1- La comida: no hay época en que se morfe tanto como fin de año, la cantidad de cenas, juntadas, despedidas, y las mismas comilonas de fin de año garantizan que reventés de la acidez, el hígado te presente la renuncia y termines de llegar rodando al verano.

Socializar ¿Por qué no es eso lo qué más amamos de las fiestas? Tenerte que fumar un montón de gente, compañeros de trabajo, los pibes del fútbol, las chotas de tus amigas de zumba, pero bueno como dicen panza llena corazón contento.

2- El cierre del ciclo: mentira no cerrás una mierda porque seguís laburando igual, generalmente todo se movió hasta febrero y todo lo que no pudiste terminar antes del 23 de diciembre te va a costar el triple. Encontrar un médico es una hazaña, todos se rajan en enero así que trata de no agarrarte algo grave porque te morís en el intento. Y de la misma manera todo los especialistas, profesionales, obreros y técnicos juegan a “¿Dónde está Wally?” porque tampoco vas a encontrar ninguno. Mírale el lado positivo, si en cualquier época del año no encontrabas un electricista decente desde ya te voy diciendo que busques un tutorial de YouTube y compres los repuestos para hacerlo vos mismo, porque no te va a dar bola ninguno. ¿No es lindo sentirse útil?

En última instancia si se te corta el gas o algo de eso, volvé al punto uno y aprovecha todos esos eventos para comer y llevarte escondido un tupper.
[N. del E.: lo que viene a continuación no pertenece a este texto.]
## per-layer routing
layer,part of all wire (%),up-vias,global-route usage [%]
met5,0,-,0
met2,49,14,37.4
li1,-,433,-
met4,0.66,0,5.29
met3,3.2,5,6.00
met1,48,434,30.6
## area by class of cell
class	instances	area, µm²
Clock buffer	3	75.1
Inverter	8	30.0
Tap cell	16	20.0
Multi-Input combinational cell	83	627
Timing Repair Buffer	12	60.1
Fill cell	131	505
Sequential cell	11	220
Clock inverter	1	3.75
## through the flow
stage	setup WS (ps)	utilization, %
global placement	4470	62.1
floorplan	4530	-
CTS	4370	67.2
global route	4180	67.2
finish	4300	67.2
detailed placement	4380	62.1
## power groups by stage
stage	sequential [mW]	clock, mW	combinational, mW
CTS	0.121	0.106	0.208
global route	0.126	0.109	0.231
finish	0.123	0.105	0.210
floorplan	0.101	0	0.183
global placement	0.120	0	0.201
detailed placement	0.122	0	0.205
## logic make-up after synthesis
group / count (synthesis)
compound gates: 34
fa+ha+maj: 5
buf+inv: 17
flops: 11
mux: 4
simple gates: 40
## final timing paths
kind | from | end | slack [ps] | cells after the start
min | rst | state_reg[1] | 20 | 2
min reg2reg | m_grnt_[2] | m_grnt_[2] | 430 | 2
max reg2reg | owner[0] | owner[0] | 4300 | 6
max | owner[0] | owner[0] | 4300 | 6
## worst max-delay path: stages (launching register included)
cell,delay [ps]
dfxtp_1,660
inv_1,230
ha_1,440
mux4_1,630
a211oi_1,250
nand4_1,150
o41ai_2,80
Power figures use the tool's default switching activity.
--- src/rtl/song_sequencer.sv ---
// ---------------------------------------------------------------------------
// song_sequencer
//
// Steps a square-wave tone generator through a melody held in an external
// synchronous note ROM. For each note the sequencer presents the ROM address
// (FETCH), captures the returned 24-bit tone period (LOAD), and then holds
// that period on the tone generator for a fixed number of clock cycles
// (PLAY). After the last address it wraps to address 0 and keeps looping.
// A single-cycle play_pause pulse starts, pauses and resumes playback. A
// single-cycle restart pulse returns playback to address 0.
//
// Parameters:
//   CYCLES_PER_NOTE  note duration in clk cycles (>= 1)
//   ADDR_WIDTH       note ROM address width
//   LAST_ADDR        last ROM address played before wrapping to 0
//
// Ports:
//   clk                 system clock, everything on the rising edge
//   rst_n               synchronous active-low reset
//   play_pause          single-cycle pulse: start / pause / resume
//   restart             single-cycle pulse: go back to address 0
//   rom_addr            note ROM read address
//   rom_data            note ROM data, valid one cycle after rom_addr
//                       (0 = rest)
//   tone_switch_period  period sent to the tone generator
//   output_enable       enable sent to the tone generator
//   playing             high in FETCH, LOAD and PLAY
//   state_dbg           current FSM state, for observation only
//
// Handshake: there is no valid/ready flow control here. Button inputs are
// one-cycle pulses that are acted on in the cycle they are sampled. The ROM
// is a fixed-latency read: an address held through FETCH returns its data
// during LOAD, and LOAD captures that data.
// ---------------------------------------------------------------------------
module song_sequencer #(
    parameter int CYCLES_PER_NOTE = 25_000_000,
    parameter int ADDR_WIDTH      = 9,
    parameter int LAST_ADDR       = 511
) (
    input  logic                  clk,
    input  logic                  rst_n,
    input  logic                  play_pause,
    input  logic                  restart,
    output logic [ADDR_WIDTH-1:0] rom_addr,
    input  logic [23:0]           rom_data,
    output logic [23:0]           tone_switch_period,
    output logic                  output_enable,
    output logic                  playing,
    output logic [2:0]            state_dbg
);

    // The counter only counts down from CYCLES_PER_NOTE-1, so clog2 bits
    // are enough. It is kept at least 1 bit wide for CYCLES_PER_NOTE = 1.
    localparam int CNT_W = (CYCLES_PER_NOTE > 1) ? $clog2(CYCLES_PER_NOTE) : 1;

    localparam logic [CNT_W-1:0]      CNT_LOAD  = CNT_W'(CYCLES_PER_NOTE - 1);
    localparam logic [CNT_W-1:0]      CNT_ONE   = CNT_W'(1);
    localparam logic [CNT_W-1:0]      CNT_ZERO  = '0;
    localparam logic [ADDR_WIDTH-1:0] ADDR_LAST = ADDR_WIDTH'(LAST_ADDR);
    localparam logic [ADDR_WIDTH-1:0] ADDR_ONE  = ADDR_WIDTH'(1);

    typedef enum logic [2:0] {
        S_IDLE   = 3'd0,
        S_FETCH  = 3'd1,
        S_LOAD   = 3'd2,
        S_PLAY   = 3'd3,
        S_PAUSED = 3'd4
    } state_t;

    state_t           state;
    logic [CNT_W-1:0] note_cnt;
    // Records a play_pause that arrives while a note is being fetched or
    // loaded. The pause is then applied on the first PLAY cycle.
    logic             pause_pending;

    assign state_dbg = state;

    always_ff @(posedge clk) begin
        if (!rst_n) begin
            state              <= S_IDLE;
            rom_addr           <= '0;
            tone_switch_period <= '0;
            output_enable      <= 1'b0;
            playing            <= 1'b0;
            note_cnt           <= CNT_ZERO;
            pause_pending      <= 1'b0;
        end else if (restart) begin
            // restart takes priority over play_pause. When a note sequence
            // is active, it starts again from address 0 at once. From IDLE
            // or PAUSED it goes back to the stopped state.
            rom_addr           <= '0;
            tone_switch_period <= '0;
            output_enable      <= 1'b0;
            pause_pending      <= 1'b0;
            if (state == S_FETCH || state == S_LOAD || state == S_PLAY) begin
                state   <= S_FETCH;
                playing <= 1'b1;
            end else begin
                state   <= S_IDLE;
                playing <= 1'b0;
            end
        end else begin
            case (state)
                S_IDLE: begin
                    output_enable <= 1'b0;
                    if (play_pause) begin
                        state   <= S_FETCH;
                        playing <= 1'b1;
                    end
                end

                // rom_addr is held through this cycle so the ROM can return
                // its data. The previous note keeps sounding.
                S_FETCH: begin
                    if (play_pause) begin
                        pause_pending <= 1'b1;
                    end
                    state <= S_LOAD;
                end

                S_LOAD: begin
                    if (play_pause) begin
                        pause_pending <= 1'b1;
                    end
                    tone_switch_period <= rom_data;
                    output_enable      <= (rom_data != 24'd0);
                    note_cnt           <= CNT_LOAD;
                    state              <= S_PLAY;
                end

                S_PLAY: begin
                    if (pause_pending || play_pause) begin
                        // The counter is frozen so that resuming finishes
                        // only the remaining part of the note.
                        state         <= S_PAUSED;
                        output_enable <= 1'b0;
                        playing       <= 1'b0;
                        pause_pending <= 1'b0;
                    end else if (note_cnt == CNT_ZERO) begin
                        rom_addr <= (rom_addr == ADDR_LAST) ? '0 : rom_addr + ADDR_ONE;
                        state    <= S_FETCH;
                    end else begin
                        note_cnt <= note_cnt - CNT_ONE;
                    end
                end

                S_PAUSED: begin
                    output_enable <= 1'b0;
                    if (play_pause) begin
                        state         <= S_PLAY;
                        playing       <= 1'b1;
                        output_enable <= (tone_switch_period != 24'd0);
                    end
                end

                default: begin
                    state         <= S_IDLE;
                    output_enable <= 1'b0;
                    playing       <= 1'b0;
                    pause_pending <= 1'b0;
                end
            endcase
        end
    end

endmodule
<file path="config.mk">
export PLATFORM = sky130hd
export DESIGN_NAME = tdm_demux4
export DESIGN_NICKNAME = d
export VERILOG_FILES = /design/src/rtl/tdm_demux4.sv
export SDC_FILE = /design/constraint.sdc
export NUM_CORES = 1
export LEC_CHECK = 0
export CAP_MARGIN = 20
export CORE_AREA = 4 4 41 43
export DETAILED_ROUTE_END_ITERATION = 8
export DIE_AREA = 0 0 45 47
export GPL_ROUTABILITY_DRIVEN = 0
export MAX_ROUTING_LAYER = met4
export PLACE_DENSITY = 0.79
export SLEW_MARGIN = 40
export SYNTH_ARGS = -nofsm -noshare
export SYNTH_HDL_FRONTEND = slang
export SYNTH_SLANG_ARGS = --single-unit
</file>
<file path="constraint.sdc">
create_clock -name clk -period 2.85 [get_ports clk]
set_clock_uncertainty 0.15 [all_clocks]
set_input_delay 0.57 -clock clk [delete_from_list [all_inputs] [get_ports clk]]
set_output_delay 0.57 -clock clk [all_outputs]
set_load 0.05 [all_outputs]
</file>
3- Punto cumbre de saludos y cadenas: en ninguna época del año se nota un pico tan grande de envío de pelotudeces como a fin de año. Es como si las cadenas de mierda de los mails que te saturaban la bandeja de entrada y que ignorabas borrando sin mirar, reencarnaron en forma de WhatsApp y esperan el fatídico tilde azul, porque si no viene seguido de “¿No viste que lindo el video del perrito cantando villancicos ladrando?” Y me pregunto ¿Quién carajo quiere ver eso? Pero peor, las cadenas ñoñas con mensajes positivos y esperanzadores, “Qui il priximi iñi ti trigi piz y prispiridid” ¿En serio una vuelta al sol me va a traer paz y prosperidad? O sea casi lo matan a Copérnico para que sigan creyendo pelotudeces.

Lo lindo es que todos se acuerdan de vos, hasta tu tía Pocha que se forrea cada vez que le pedís algo, hoy te manda al Reno Rodolfo cantando con la voz de Melvin y las Ardillas. Tu jefe te manda éxitos cuando no te paga las horas extra y tu compañerita que esta re buena te clava un seco “¡Feliz Navidad!” Qué vos pedazo de buitre ves como una oportunidad para atacar. Todo amor y armonía…aparentemente, por unos días.

4- La televisión: pareciera que los programadores se ponen de acuerdo y les agarra el mismo espíritu navideño, casi diría que están poseídos. Desde los “institucionales” donde salen las estrellas estrelladas de los canales brindando con sonrisas más falsas que billete de $3 pesos, hasta decorar todos los programas con pinos, pelotas navideñas y ¡NIEVE!. ¿Alguien les puede apagar el aire acondicionado y prenderles un GPS así se enteran que estamos en el sur y hacen 40° a la sombra?

Lo más lindo, es que en esta época te quedas sin una mierda para ver, todas las series están por empezar en febrero-marzo o en “mid-season finale” (o te la paro por dos meses porque la gente con vida no la puede ver). Entonces no te queda otra que revisar el cable, y aparte de encontrarte con lo anterior, están los “especiales de navidad” con películas más viejas y gastadas que las pantuflas de tu abuela, tipo: “El regalo prometido” con Alrnod “hasta la vista babi” Schwarsjdajhdneger o el “Cuento de Navidad” de Dickens en alguna de sus 3760731 versiones, falta sólo una de las Tortugas Ninja (patente pendiente). Con las que nos quieren enseñar que el verdadero significado de las fiestas de fin de año, no es la llegada de Dios a la tierra, eso sería muy superficial, es dar y recibir…regalos (promo del 50% con Nativa el 21 y 22).

5- El 2 de enero: porque faltan 356 días para volver a bancarte todo esto.